**ACTIVITY:**
Transcribe, word for word and without additions, each line below from the one containing "li1 | 2185 |" through the one containing "-- what timing", both ends included.

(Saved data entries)
- - - - -

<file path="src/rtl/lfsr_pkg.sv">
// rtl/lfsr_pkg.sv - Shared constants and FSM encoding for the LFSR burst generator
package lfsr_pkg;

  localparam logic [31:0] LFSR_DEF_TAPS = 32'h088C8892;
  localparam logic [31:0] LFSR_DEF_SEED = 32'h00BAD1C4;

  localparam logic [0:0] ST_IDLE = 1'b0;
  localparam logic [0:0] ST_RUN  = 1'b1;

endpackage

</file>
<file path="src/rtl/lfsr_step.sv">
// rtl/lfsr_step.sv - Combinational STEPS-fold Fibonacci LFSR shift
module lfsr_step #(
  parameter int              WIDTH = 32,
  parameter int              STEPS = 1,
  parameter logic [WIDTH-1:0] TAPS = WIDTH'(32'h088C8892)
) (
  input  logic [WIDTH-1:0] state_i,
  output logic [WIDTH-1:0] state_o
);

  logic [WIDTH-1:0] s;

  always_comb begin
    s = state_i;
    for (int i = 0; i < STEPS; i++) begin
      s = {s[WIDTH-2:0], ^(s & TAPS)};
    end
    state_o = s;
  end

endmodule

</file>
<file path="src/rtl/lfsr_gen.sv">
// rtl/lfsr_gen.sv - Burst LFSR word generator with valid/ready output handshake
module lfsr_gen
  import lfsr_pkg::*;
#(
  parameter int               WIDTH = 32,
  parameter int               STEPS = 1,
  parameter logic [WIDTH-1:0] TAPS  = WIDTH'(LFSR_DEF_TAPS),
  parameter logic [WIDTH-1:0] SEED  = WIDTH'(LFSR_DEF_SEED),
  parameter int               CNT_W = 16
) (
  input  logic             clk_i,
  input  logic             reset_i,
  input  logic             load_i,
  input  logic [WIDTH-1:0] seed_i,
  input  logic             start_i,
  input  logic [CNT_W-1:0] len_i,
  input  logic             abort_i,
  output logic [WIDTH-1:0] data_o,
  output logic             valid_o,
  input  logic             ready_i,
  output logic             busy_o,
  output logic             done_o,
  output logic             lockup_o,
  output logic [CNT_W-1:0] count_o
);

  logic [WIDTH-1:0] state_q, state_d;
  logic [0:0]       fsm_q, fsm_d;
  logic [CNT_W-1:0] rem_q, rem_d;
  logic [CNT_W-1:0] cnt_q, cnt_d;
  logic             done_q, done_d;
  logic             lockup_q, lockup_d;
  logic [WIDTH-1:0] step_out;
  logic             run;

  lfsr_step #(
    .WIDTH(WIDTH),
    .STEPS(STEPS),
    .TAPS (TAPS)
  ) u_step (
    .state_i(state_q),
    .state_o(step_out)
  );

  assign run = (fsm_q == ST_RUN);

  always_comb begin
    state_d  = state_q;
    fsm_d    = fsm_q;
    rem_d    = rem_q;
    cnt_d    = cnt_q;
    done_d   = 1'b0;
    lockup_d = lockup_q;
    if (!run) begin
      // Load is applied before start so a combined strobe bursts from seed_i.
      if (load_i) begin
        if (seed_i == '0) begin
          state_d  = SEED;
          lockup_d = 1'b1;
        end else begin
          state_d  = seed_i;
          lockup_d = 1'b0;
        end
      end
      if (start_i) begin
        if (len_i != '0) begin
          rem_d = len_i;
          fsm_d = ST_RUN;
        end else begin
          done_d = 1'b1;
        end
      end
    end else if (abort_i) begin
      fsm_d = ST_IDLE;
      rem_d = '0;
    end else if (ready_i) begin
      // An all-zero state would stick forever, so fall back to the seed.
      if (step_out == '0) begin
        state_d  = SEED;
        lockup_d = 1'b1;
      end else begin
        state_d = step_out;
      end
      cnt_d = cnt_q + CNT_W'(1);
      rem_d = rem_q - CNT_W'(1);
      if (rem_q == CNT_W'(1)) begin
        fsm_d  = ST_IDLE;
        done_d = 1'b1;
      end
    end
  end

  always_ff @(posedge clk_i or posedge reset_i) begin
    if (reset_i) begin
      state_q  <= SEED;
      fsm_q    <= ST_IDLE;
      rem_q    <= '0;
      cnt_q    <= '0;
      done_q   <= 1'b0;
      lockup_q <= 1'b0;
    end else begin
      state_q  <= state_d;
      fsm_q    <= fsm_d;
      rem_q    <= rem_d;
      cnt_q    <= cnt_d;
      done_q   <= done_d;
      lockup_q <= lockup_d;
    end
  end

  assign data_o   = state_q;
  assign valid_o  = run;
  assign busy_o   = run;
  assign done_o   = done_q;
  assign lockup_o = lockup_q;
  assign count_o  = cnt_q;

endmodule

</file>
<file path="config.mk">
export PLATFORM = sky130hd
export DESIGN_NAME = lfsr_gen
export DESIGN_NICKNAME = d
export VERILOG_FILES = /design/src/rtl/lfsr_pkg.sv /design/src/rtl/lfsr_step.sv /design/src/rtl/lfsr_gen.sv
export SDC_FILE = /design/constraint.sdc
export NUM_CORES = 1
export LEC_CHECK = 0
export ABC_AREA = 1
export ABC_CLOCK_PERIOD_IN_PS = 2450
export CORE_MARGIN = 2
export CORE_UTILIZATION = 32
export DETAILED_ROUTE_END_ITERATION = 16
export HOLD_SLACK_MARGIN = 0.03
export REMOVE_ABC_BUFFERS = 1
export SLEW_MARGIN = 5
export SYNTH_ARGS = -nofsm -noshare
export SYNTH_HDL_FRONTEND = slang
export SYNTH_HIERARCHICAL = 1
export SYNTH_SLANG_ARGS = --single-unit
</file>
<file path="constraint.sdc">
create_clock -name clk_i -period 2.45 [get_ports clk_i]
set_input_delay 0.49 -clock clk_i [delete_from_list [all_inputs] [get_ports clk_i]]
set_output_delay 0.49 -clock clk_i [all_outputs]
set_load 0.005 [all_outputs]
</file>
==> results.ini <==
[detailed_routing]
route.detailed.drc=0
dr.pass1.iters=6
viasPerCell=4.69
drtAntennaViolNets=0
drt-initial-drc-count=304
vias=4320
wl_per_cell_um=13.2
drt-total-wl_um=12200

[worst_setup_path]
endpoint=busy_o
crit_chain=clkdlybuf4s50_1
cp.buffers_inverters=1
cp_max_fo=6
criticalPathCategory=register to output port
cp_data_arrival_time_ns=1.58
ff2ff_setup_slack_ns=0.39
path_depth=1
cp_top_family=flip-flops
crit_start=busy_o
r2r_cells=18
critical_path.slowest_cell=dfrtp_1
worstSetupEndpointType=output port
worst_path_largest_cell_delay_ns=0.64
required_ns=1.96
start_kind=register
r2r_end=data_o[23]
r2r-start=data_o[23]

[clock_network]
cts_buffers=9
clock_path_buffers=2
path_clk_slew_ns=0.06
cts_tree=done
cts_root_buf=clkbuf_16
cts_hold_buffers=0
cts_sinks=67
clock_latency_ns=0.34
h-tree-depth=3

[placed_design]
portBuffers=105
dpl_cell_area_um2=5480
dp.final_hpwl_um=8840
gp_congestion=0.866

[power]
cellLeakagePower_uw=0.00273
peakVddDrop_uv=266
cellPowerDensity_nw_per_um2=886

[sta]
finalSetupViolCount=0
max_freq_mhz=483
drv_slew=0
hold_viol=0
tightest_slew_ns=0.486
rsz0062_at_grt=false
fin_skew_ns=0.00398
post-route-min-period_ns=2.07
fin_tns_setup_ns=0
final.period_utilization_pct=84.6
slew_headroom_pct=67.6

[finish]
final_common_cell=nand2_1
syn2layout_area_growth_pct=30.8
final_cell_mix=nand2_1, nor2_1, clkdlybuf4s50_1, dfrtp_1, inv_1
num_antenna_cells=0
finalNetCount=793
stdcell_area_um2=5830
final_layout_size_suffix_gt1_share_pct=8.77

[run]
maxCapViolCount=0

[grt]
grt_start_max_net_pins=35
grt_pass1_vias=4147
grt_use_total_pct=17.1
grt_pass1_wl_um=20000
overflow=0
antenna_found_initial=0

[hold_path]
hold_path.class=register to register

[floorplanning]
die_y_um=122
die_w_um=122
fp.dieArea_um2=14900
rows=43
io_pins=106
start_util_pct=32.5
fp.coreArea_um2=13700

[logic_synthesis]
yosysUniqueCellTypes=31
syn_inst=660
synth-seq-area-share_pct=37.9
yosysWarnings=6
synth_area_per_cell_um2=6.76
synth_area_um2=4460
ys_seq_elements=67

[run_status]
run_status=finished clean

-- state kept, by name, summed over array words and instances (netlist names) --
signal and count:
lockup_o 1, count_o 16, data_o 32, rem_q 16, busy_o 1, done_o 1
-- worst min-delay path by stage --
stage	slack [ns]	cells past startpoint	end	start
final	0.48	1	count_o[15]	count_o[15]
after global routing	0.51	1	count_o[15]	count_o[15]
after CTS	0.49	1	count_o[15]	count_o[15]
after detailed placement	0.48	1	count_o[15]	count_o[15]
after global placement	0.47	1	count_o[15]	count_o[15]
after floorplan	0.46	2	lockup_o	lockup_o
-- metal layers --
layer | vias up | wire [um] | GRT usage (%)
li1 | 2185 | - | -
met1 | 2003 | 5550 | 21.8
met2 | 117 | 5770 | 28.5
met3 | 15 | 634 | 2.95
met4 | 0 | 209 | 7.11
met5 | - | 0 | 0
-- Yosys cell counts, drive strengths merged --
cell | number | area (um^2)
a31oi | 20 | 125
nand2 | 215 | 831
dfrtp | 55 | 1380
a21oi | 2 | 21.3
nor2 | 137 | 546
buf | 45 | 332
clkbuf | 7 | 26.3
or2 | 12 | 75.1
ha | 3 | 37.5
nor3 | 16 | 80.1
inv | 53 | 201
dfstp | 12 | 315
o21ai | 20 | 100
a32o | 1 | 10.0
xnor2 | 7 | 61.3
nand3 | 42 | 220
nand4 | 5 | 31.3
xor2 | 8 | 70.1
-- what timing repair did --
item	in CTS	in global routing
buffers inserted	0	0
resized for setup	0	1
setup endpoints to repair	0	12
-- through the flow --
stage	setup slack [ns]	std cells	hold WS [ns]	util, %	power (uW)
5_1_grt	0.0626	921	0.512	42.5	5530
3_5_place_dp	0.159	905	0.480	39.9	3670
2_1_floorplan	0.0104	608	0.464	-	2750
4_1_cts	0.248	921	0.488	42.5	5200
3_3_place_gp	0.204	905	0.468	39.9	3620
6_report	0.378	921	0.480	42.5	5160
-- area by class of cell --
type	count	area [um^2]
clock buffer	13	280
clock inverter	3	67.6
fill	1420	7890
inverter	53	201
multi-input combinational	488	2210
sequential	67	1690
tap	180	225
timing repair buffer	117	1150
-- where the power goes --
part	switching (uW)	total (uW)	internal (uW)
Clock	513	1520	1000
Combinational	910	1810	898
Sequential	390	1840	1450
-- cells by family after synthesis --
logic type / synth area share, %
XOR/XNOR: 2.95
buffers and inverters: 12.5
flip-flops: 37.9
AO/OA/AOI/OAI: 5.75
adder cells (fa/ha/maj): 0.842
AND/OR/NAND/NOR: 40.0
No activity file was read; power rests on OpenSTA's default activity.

- - - - -

**EXERCISE RESULT:**
li1 | 2185 | - | -
met1 | 2003 | 5550 | 21.8
met2 | 117 | 5770 | 28.5
met3 | 15 | 634 | 2.95
met4 | 0 | 209 | 7.11
met5 | - | 0 | 0
-- Yosys cell counts, drive strengths merged --
cell | number | area (um^2)
a31oi | 20 | 125
nand2 | 215 | 831
dfrtp | 55 | 1380
a21oi | 2 | 21.3
nor2 | 137 | 546
buf | 45 | 332
clkbuf | 7 | 26.3
or2 | 12 | 75.1
ha | 3 | 37.5
nor3 | 16 | 80.1
inv | 53 | 201
dfstp | 12 | 315
o21ai | 20 | 100
a32o | 1 | 10.0
xnor2 | 7 | 61.3
nand3 | 42 | 220
nand4 | 5 | 31.3
xor2 | 8 | 70.1
-- what timing repair did --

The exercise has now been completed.